|
> If academic Data Science programs aren't emphasizing data engineering as part of their curriculum, what differentiates a Data Science program from statistics or business intelligence? In my experience, they're emphasizing software-based data work like machine learning, but not the (vital) peripherals like
cleaning/studying/loading data or monitoring and sanity-checking outputs. A data science student might get a process-first task like making predictions from data using KNN, regressions, t-tests, or neural nets, choosing a method and optimizing based on performance. A statistics student might focus on theory, choosing an appropriate analysis method in advance based on the dataset, and reasoning about the effects of error instead of just trying to reduce it. But the data scientist could still be training on a clean, wholly-theoretical dataset or a highly predictable online-training environment. The result is a lot of entry-level data scientists who are mechanically talented but stymied by real-world hurdles. Issues handling dirty or inconstant data, for one.

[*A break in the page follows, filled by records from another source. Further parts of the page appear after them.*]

===== src/rtl/alu_arbiter_pkg.sv =====
// Shared definitions for the alu arbiter: FSM state encoding, requester indices,
// default widths and the opcode list used by the alu behind the arbiter.
package alu_arbiter_pkg;

  localparam logic [1:0] ARB_IDLE  = 2'd0;
  localparam logic [1:0] ARB_ISSUE = 2'd1;
  localparam logic [1:0] ARB_RESP  = 2'd2;

  localparam int REQ_EXEC   = 0;
  localparam int REQ_BRANCH = 1;

  localparam int DATA_LENGTH_DEF        = 16;
  localparam int INSTRUCTION_LENGTH_DEF = 8;

  localparam logic [7:0] OP_NOP  = 8'h00;
  localparam logic [7:0] OP_ADD  = 8'h01;
  localparam logic [7:0] OP_SUB  = 8'h02;
  localparam logic [7:0] OP_INC  = 8'h03;
  localparam logic [7:0] OP_CMP  = 8'h04;
  localparam logic [7:0] OP_TEST = 8'h05;
  localparam logic [7:0] OP_SETC = 8'h06;
  localparam logic [7:0] OP_CLC  = 8'h07;
  localparam logic [7:0] OP_JL   = 8'h08;
  localparam logic [7:0] OP_JMP  = 8'h09;

  // Requester index of a one-hot winner vector.
  function automatic logic winner_idx(input logic [1:0] onehot);
    return onehot[REQ_BRANCH];
  endfunction

endpackage


===== src/rtl/alu_arb_rr_pick.sv =====
// Two-input round-robin picker: on a tie the requester that did not win last time wins.
module alu_arb_rr_pick (
  input  logic [1:0] req_valid,
  input  logic       rr_last,
  output logic [1:0] winner
);

  always_comb begin
    winner = 2'b00;
    case (req_valid)
      2'b01:   winner = 2'b01;
      2'b10:   winner = 2'b10;
      2'b11:   winner = rr_last ? 2'b01 : 2'b10;
      default: winner = 2'b00;
    endcase
  end

endmodule


===== src/rtl/alu_arbiter.sv =====
// Shares one combinational alu between the execute unit (0) and the branch unit (1),
// and owns the architectural flag register. Define ALU_ARB_FIXED_PRIO_EN for fixed priority.
module alu_arbiter
  import alu_arbiter_pkg::*;
#(
  parameter int dataLength        = DATA_LENGTH_DEF,
  parameter int instructionLength = INSTRUCTION_LENGTH_DEF
) (
  input  logic                         clk,
  input  logic                         reset,
  input  logic [1:0]                   req_valid,
  input  logic [instructionLength-1:0] req0_ir,
  input  logic [instructionLength-1:0] req1_ir,
  input  logic [dataLength-1:0]        req0_a,
  input  logic [dataLength-1:0]        req1_a,
  input  logic [dataLength-1:0]        req0_b,
  input  logic [dataLength-1:0]        req1_b,
  output logic [1:0]                   req_grant,
  output logic [1:0]                   resp_valid,
  input  logic [1:0]                   resp_ready,
  output logic [dataLength-1:0]        resp_data,
  output logic                         resp_wr,
  output logic                         flag_C,
  output logic                         flag_Z,
  output logic                         flag_S,
  output logic                         flag_V,
  output logic                         flag_P,
  output logic                         alu_enable,
  output logic [dataLength-1:0]        alu_in1,
  output logic [dataLength-1:0]        alu_in2,
  output logic [instructionLength-1:0] alu_ir,
  input  logic [dataLength-1:0]        alu_out,
  input  logic                         alu_ready,
  input  logic                         alu_C,
  input  logic                         alu_Z,
  input  logic                         alu_S,
  input  logic                         alu_V,
  input  logic                         alu_P,
  output logic [1:0]                   state_dbg
);

  // Handshake: req_grant[i] pulses for the single IDLE cycle in which requester i's
  // operands are captured; resp_valid[i] then holds in RESP until resp_ready[i] is
  // seen high on a rising edge, after which it drops and the arbiter returns to IDLE.

  logic [1:0]                   state;
  logic [1:0]                   winner;
  logic [1:0]                   pick;
  logic [4:0]                   flags;
  logic [dataLength-1:0]        op_a;
  logic [dataLength-1:0]        op_b;
  logic [instructionLength-1:0] op_ir;

`ifdef ALU_ARB_FIXED_PRIO_EN
  assign pick = req_valid[REQ_EXEC] ? 2'b01 : {req_valid[REQ_BRANCH], 1'b0};
`else
  logic rr_last;

  // Reset value 1 lets requester 0 win the first tie.
  always_ff @(posedge clk or posedge reset) begin
    if (reset)                   rr_last <= 1'b1;
    else if (state == ARB_ISSUE) rr_last <= winner_idx(winner);
  end

  alu_arb_rr_pick u_rr_pick (
    .req_valid (req_valid),
    .rr_last   (rr_last),
    .winner    (pick)
  );
`endif

  always_ff @(posedge clk or posedge reset) begin
    if (reset) begin
      state     <= ARB_IDLE;
      winner    <= 2'b00;
      op_a      <= '0;
      op_b      <= '0;
      op_ir     <= '0;
      resp_data <= '0;
      resp_wr   <= 1'b0;
      flags     <= 5'b0;
    end else begin
      case (state)
        ARB_IDLE: begin
          if (pick != 2'b00) begin
            winner <= pick;
            op_ir  <= pick[REQ_BRANCH] ? req1_ir : req0_ir;
            op_a   <= pick[REQ_BRANCH] ? req1_a  : req0_a;
            op_b   <= pick[REQ_BRANCH] ? req1_b  : req0_b;
            state  <= ARB_ISSUE;
          end
        end
        ARB_ISSUE: begin
          resp_data <= alu_out;
          resp_wr   <= alu_ready;
          flags     <= {alu_C, alu_Z, alu_S, alu_V, alu_P};
          state     <= ARB_RESP;
        end
        ARB_RESP: begin
          if ((resp_ready & winner) != 2'b00) state <= ARB_IDLE;
        end
        default: state <= ARB_IDLE;
      endcase
    end
  end

  // Grant is decoded combinationally so that acceptance shows in the IDLE cycle itself.
  assign req_grant  = (state == ARB_IDLE && !reset) ? pick : 2'b00;
  assign resp_valid = (state == ARB_RESP) ? winner : 2'b00;
  assign alu_enable = (state == ARB_ISSUE);
  assign alu_in1    = op_a;
  assign alu_in2    = op_b;
  assign alu_ir     = op_ir;
  assign {flag_C, flag_Z, flag_S, flag_V, flag_P} = flags;
  assign state_dbg  = state;

endmodule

But there are a lot of others: a tendency to do analysis in a vacuum, without taking advantage of knowledge about the domain and data source; or judging output effectiveness based on training accuracy, without asking whether the dataset is (and will stay) well-matched to the actual task. I don't mean that to sound dismissive; there are lots of people who do all of that well, even newly-trained. But it does seem to be a common gap in a lot of data science education. |
I'm currently working on an assignment for CV in which we extract Histogram of Oriented Gradient features from the CIFAR-10 dataset using python, then use them to train one of three classifiers (SVM, Gaussian Naive Bayes, Logistic Regression). I had asked about preprocessing, but was told it was outside the scope of this assignment, so we're just using the dataset as-is. :(
The nice bit is, I have a research internship coming up in a lab that will have me working on actual datasets, rather than toy examples. And, there's a data science club on campus that has an explicit focus on cleaning data which I plan on regularly attending. So... hopefully I'm on the right track!